Aim of the task: Your answer must be a single number: how many lines of the data include "Purpose".

Data under study:
=== Section Start ===

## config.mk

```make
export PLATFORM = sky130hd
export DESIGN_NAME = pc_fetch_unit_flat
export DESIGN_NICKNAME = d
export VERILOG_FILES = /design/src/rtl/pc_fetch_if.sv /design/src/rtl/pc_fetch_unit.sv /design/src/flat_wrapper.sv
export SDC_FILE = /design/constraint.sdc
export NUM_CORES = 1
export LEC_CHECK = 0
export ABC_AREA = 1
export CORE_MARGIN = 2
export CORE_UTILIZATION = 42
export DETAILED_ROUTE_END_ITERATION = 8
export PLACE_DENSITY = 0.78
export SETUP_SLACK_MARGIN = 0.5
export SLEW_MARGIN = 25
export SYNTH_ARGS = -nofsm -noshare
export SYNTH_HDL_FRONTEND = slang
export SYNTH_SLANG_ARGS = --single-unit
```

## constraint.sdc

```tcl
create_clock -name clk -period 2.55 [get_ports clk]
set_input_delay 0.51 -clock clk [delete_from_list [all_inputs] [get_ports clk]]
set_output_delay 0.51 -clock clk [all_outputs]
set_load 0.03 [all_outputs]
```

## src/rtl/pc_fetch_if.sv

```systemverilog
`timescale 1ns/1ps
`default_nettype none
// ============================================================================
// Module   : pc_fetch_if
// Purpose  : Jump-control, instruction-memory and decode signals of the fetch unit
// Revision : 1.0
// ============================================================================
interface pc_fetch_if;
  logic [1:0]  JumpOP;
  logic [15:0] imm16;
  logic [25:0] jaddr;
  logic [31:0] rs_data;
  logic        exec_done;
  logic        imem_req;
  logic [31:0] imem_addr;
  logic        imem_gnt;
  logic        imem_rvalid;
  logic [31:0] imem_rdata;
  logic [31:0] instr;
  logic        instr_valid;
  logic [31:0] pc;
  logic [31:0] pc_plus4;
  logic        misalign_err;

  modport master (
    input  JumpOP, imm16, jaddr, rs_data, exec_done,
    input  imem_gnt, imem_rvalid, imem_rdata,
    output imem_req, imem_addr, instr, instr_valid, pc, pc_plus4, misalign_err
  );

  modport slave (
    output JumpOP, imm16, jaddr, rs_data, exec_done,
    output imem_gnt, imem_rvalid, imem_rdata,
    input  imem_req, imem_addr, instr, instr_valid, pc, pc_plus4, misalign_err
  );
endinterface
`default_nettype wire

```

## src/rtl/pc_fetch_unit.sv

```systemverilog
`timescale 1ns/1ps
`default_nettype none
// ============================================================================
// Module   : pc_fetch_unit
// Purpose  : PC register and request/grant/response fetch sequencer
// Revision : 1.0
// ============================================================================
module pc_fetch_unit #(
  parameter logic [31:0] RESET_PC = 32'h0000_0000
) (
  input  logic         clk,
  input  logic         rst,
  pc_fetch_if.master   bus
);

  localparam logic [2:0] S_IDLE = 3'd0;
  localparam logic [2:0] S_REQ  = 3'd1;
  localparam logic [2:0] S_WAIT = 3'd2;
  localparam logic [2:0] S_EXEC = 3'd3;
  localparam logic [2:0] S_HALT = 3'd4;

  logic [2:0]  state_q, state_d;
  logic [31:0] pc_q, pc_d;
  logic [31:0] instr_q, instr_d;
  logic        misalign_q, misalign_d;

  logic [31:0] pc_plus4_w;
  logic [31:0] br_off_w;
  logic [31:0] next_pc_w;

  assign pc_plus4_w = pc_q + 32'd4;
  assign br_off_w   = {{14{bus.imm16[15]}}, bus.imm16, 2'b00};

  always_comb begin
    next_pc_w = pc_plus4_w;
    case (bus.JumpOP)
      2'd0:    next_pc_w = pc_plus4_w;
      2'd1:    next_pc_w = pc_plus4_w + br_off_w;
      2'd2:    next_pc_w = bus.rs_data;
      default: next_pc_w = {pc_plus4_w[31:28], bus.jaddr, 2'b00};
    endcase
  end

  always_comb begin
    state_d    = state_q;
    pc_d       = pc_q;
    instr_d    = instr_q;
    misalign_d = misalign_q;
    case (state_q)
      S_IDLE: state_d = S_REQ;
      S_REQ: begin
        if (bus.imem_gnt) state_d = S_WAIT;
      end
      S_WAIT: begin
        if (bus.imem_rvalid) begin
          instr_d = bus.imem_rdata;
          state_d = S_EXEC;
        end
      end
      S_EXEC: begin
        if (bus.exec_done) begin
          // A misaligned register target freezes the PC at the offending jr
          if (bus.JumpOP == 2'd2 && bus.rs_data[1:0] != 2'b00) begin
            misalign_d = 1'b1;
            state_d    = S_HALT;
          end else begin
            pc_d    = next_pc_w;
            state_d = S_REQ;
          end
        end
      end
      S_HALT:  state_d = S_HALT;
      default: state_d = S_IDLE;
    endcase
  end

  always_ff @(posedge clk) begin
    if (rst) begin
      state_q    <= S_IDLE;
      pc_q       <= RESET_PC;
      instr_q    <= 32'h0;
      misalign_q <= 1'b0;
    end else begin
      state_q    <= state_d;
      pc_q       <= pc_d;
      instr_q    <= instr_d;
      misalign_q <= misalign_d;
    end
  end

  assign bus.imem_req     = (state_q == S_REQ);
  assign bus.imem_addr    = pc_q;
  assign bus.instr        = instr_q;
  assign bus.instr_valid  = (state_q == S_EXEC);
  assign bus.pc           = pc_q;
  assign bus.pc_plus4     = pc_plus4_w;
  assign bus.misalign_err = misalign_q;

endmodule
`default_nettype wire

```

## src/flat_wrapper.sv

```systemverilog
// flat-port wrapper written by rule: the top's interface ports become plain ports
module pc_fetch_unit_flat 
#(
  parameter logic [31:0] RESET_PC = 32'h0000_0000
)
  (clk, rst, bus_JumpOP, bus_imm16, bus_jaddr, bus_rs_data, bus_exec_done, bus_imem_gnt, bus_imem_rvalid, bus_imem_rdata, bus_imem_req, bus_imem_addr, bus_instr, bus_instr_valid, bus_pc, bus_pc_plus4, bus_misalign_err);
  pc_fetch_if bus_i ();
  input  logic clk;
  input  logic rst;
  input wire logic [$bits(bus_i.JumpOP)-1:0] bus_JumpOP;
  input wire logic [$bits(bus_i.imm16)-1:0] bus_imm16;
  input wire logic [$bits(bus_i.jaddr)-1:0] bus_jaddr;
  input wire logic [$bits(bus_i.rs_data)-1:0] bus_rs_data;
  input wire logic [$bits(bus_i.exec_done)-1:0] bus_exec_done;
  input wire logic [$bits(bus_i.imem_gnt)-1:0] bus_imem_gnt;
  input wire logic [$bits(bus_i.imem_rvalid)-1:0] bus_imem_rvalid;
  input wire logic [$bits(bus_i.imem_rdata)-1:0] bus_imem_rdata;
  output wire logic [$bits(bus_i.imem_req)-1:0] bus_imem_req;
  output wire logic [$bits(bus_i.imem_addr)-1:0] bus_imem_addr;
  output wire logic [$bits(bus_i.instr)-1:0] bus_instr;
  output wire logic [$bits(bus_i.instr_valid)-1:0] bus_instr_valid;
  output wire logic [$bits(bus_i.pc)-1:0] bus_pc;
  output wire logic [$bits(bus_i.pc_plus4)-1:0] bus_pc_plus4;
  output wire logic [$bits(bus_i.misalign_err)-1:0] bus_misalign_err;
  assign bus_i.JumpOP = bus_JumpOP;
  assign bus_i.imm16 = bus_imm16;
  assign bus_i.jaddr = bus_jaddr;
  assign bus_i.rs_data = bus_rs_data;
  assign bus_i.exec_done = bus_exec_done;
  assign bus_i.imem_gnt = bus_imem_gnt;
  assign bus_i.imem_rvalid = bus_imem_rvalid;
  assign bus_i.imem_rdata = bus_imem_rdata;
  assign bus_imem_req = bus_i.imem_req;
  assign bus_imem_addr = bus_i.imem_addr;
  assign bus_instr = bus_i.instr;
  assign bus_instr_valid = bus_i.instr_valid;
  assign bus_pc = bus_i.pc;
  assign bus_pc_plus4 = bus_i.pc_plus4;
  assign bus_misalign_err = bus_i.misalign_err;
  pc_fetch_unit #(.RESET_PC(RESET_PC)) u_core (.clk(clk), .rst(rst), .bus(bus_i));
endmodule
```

=== Section End ===

Written solution: 2